Hace décadas que venimos advirtiendo del incremento de violencia contra las mujeres como parte de la reacción patriarcal y no como fruto de una «lacra» o de un «fenómeno» asociado a un solo elemento. A inicios de septiembre, la red de mujeres sobrevivientes de violencia formado por Bizitu, Goizargi y Guerreras del Alto Deba, emitieron un comunicado que cuestionaba el modelo de actuación institucional que convoca gabinetes de crisis en función del número de mujeres asesinadas, lo que puede hacer percibir a la población una situación de excepcionalidad, cuando, en realidad, tenemos un problema sistémico y no de crisis.

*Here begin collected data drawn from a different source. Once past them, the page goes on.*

File: config.mk
export PLATFORM = sky130hd
export DESIGN_NAME = mul_arbiter_flat
export DESIGN_NICKNAME = d
export VERILOG_FILES = /design/src/rtl/mdu_pkg.sv /design/src/rtl/mul_arbiter_if.sv /design/src/rtl/rr_arb2.sv /design/src/rtl/mul_arbiter.sv /design/src/flat_wrapper.sv
export SDC_FILE = /design/constraint.sdc
export NUM_CORES = 1
export LEC_CHECK = 0
export CORE_AREA = 2 2 237 239
export CTS_BUF_LIST = sky130_fd_sc_hd__clkbuf_4 sky130_fd_sc_hd__clkbuf_8
export CTS_CLUSTER_DIAMETER = 150
export DETAILED_ROUTE_END_ITERATION = 16
export DIE_AREA = 0 0 239 241
export MAX_ROUTING_LAYER = met4
export PLACE_DENSITY = 0.36
export SLEW_MARGIN = 10
export SYNTH_ARGS = -nofsm -noshare
export SYNTH_HDL_FRONTEND = slang
export SYNTH_SLANG_ARGS = --single-unit
File: constraint.sdc
create_clock -name clk -period 1.8 [get_ports clk]
set_clock_uncertainty 0.05 [all_clocks]
set_input_delay 0.27 -clock clk [delete_from_list [all_inputs] [get_ports clk]]
set_output_delay 0.27 -clock clk [all_outputs]
set_load 0.02 [all_outputs]
File: src/rtl/acc_ram_march_bist.sv
// acc_ram_march_bist: March C- self-test controller for the accumulator RAM.
// Define BIST_CHECKERBOARD_EN to add a second pass on a 0101... background.
module acc_ram_march_bist #(
  parameter int DATA_WIDTH = 32,
  parameter int ARRAY_SIZE = 16,
  parameter int ADDR_WIDTH = $clog2(ARRAY_SIZE)
) (
  input  logic                  clk,
  input  logic                  rst,
  input  logic                  start,
  output logic                  busy,
  output logic                  done,
  output logic                  pass,
  output logic                  fail,
  output logic [ADDR_WIDTH-1:0] fail_addr,
  output logic [3:0]            fail_elem,
  output logic [7:0]            fail_count,
  acc_ram_march_bist_if.master  ram
);

  typedef enum logic [2:0] {
    S_M0   = 3'd0,
    S_M1   = 3'd1,
    S_M2   = 3'd2,
    S_M3   = 3'd3,
    S_M4   = 3'd4,
    S_M5   = 3'd5,
    S_IDLE = 3'd6,
    S_DONE = 3'd7
  } state_t;

  localparam logic [ADDR_WIDTH-1:0] LAST =
    ADDR_WIDTH'(ARRAY_SIZE - 1);
  localparam logic [ADDR_WIDTH-1:0] ONE =
    ADDR_WIDTH'(1);

  state_t                  state, state_nxt;
  logic                    phase, phase_nxt;
  logic [ADDR_WIDTH-1:0]   addr, addr_nxt;
  logic                    bg, bg_nxt;
  logic [DATA_WIDTH-1:0]   bgnd;
  logic                    two_op;
  logic                    down;
  logic                    at_end;
  logic                    elem_end;
  logic                    rd_cyc;
  logic [DATA_WIDTH-1:0]   exp_v;
  logic                    mm;

`ifdef BIST_CHECKERBOARD_EN
  localparam logic [DATA_WIDTH-1:0] CHK =
    DATA_WIDTH'({(DATA_WIDTH + 1) / 2{2'b01}});
  localparam logic HAS_CHK = 1'b1;
  assign bgnd = bg ? CHK : '0;
`else
  localparam logic HAS_CHK = 1'b0;
  assign bgnd = '0;
`endif

  assign two_op = (state == S_M1) || (state == S_M2) ||
                  (state == S_M3) || (state == S_M4);
  assign down   = (state == S_M3) || (state == S_M4);
  assign at_end = down ? (addr == '0) : (addr == LAST);
  // Two-op elements finish on the write half of the last address
  assign elem_end = at_end && (!two_op || phase);

  always_ff @(posedge clk) begin
    if (rst) begin
      state <= S_IDLE;
      phase <= 1'b0;
      addr  <= '0;
      bg    <= 1'b0;
    end else begin
      state <= state_nxt;
      phase <= phase_nxt;
      addr  <= addr_nxt;
      bg    <= bg_nxt;
    end
  end

  always_comb begin
    state_nxt = state;
    phase_nxt = phase;
    addr_nxt  = addr;
    bg_nxt    = bg;
    unique case (state)
      S_IDLE: begin
        if (start) begin
          state_nxt = S_M0;
          phase_nxt = 1'b0;
          addr_nxt  = '0;
          bg_nxt    = 1'b0;
        end
      end
      S_DONE: state_nxt = S_IDLE;
      default: begin
        if (two_op && !phase) begin
          phase_nxt = 1'b1;
        end else if (!elem_end) begin
          phase_nxt = 1'b0;
          addr_nxt  = down ? addr - ONE : addr + ONE;
        end else begin
          phase_nxt = 1'b0;
          unique case (state)
            S_M0: begin
              state_nxt = S_M1;
              addr_nxt  = '0;
            end
            S_M1: begin
              state_nxt = S_M2;
              addr_nxt  = '0;
            end
            S_M2: begin
              state_nxt = S_M3;
              addr_nxt  = LAST;
            end
            S_M3: begin
              state_nxt = S_M4;
              addr_nxt  = LAST;
            end
            S_M4: begin
              state_nxt = S_M5;
              addr_nxt  = '0;
            end
            default: begin
              addr_nxt = '0;
              if (HAS_CHK && !bg) begin
                state_nxt = S_M0;
                bg_nxt    = 1'b1;
              end else begin
                state_nxt = S_DONE;
              end
            end
          endcase
        end
      end
    endcase
  end

  always_comb begin
    busy   = (state != S_IDLE) && (state != S_DONE);
    done   = (state == S_DONE);
    rd_cyc = (two_op && !phase) || (state == S_M5);
    exp_v  = ((state == S_M2) || (state == S_M4)) ? ~bgnd : bgnd;
    ram.ram_wr_en   = (state == S_M0) || (two_op && phase);
    ram.ram_wr_addr = addr;
    ram.ram_rd_addr = addr;
    ram.ram_din     = ((state == S_M1) || (state == S_M3)) ? ~bgnd : bgnd;
    mm = rd_cyc && (ram.ram_dout != exp_v);
  end

  always_ff @(posedge clk) begin
    if (rst) begin
      pass       <= 1'b0;
      fail       <= 1'b0;
      fail_addr  <= '0;
      fail_elem  <= '0;
      fail_count <= '0;
    end else if (state == S_IDLE && start) begin
      pass       <= 1'b0;
      fail       <= 1'b0;
      fail_addr  <= '0;
      fail_elem  <= '0;
      fail_count <= '0;
    end else begin
      if (mm) begin
        if (fail_count != 8'hFF) fail_count <= fail_count + 8'd1;
        if (!fail) begin
          fail      <= 1'b1;
          fail_addr <= addr;
          fail_elem <= {bg, 3'(state)};
        end
      end
      // Include a mismatch on the very last read in the verdict
      if (state_nxt == S_DONE) begin
        pass <= (fail_count == 8'd0) && !mm;
      end
    end
  end

endmodule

Desde hace años escuchó hablar a profesionales sobre los machirulos señalándoles como psicópatas o narcisistas. Tener rasgos no te hace sufrir un trastorno o una patología clínica. La construcción de la masculinidad se basa, entre otras cuestiones, en un sentimiento de superioridad que va de la mano de la identificación de las mujeres como la otredad. Los paralelismos, que no las comparaciones, nos pueden ayudar a entender las problemáticas relacionadas con los sistemas de opresión como ocurre en el sexismo o en el racismo. Es difícil pensar el racismo desde la psicopatía, pero resulta muy fácil trasladar esta conclusión a las relaciones entre hombres y mujeres. Hay un interés creciente en entender lo que pasa, destacando rasgos de personalidades, en lugar de analizar una cultura y unos valores que alimentan esos rasgos de personalidad. La misoginia, como el trato «denigrante» a las personas por su origen, rasgos y/o aspecto está cargado de crueldad y de «banalidad del mal», como diría H. Arendt. En este desorden al orden patriarcal que estamos generando, el asunto sigue siendo desvelar el orden estructural para no tener que pasarnos la vida desaprendiendo. Simplificar lo complejo es un ejercicio determinante para cualquier sistema de opresión porque así solo se ven descripciones aisladas sin nexo. Desviar la atención hacia los rasgos de personalidad es un «fenómeno» que desactiva el análisis político feminista, porque no son psicópatas sino hombres educados en el machismo que les hace sentirse «los putos amos» para investirse como tales, a veces, con una crueldad extrema y, otras, con una buena dosis de paternalismo caballeroso, ambas formas, parte de una misma masculinidad, de una misma fratría, a la que nadie le va a decir lo que tiene que hacer. Pues va a ser que «se acabó».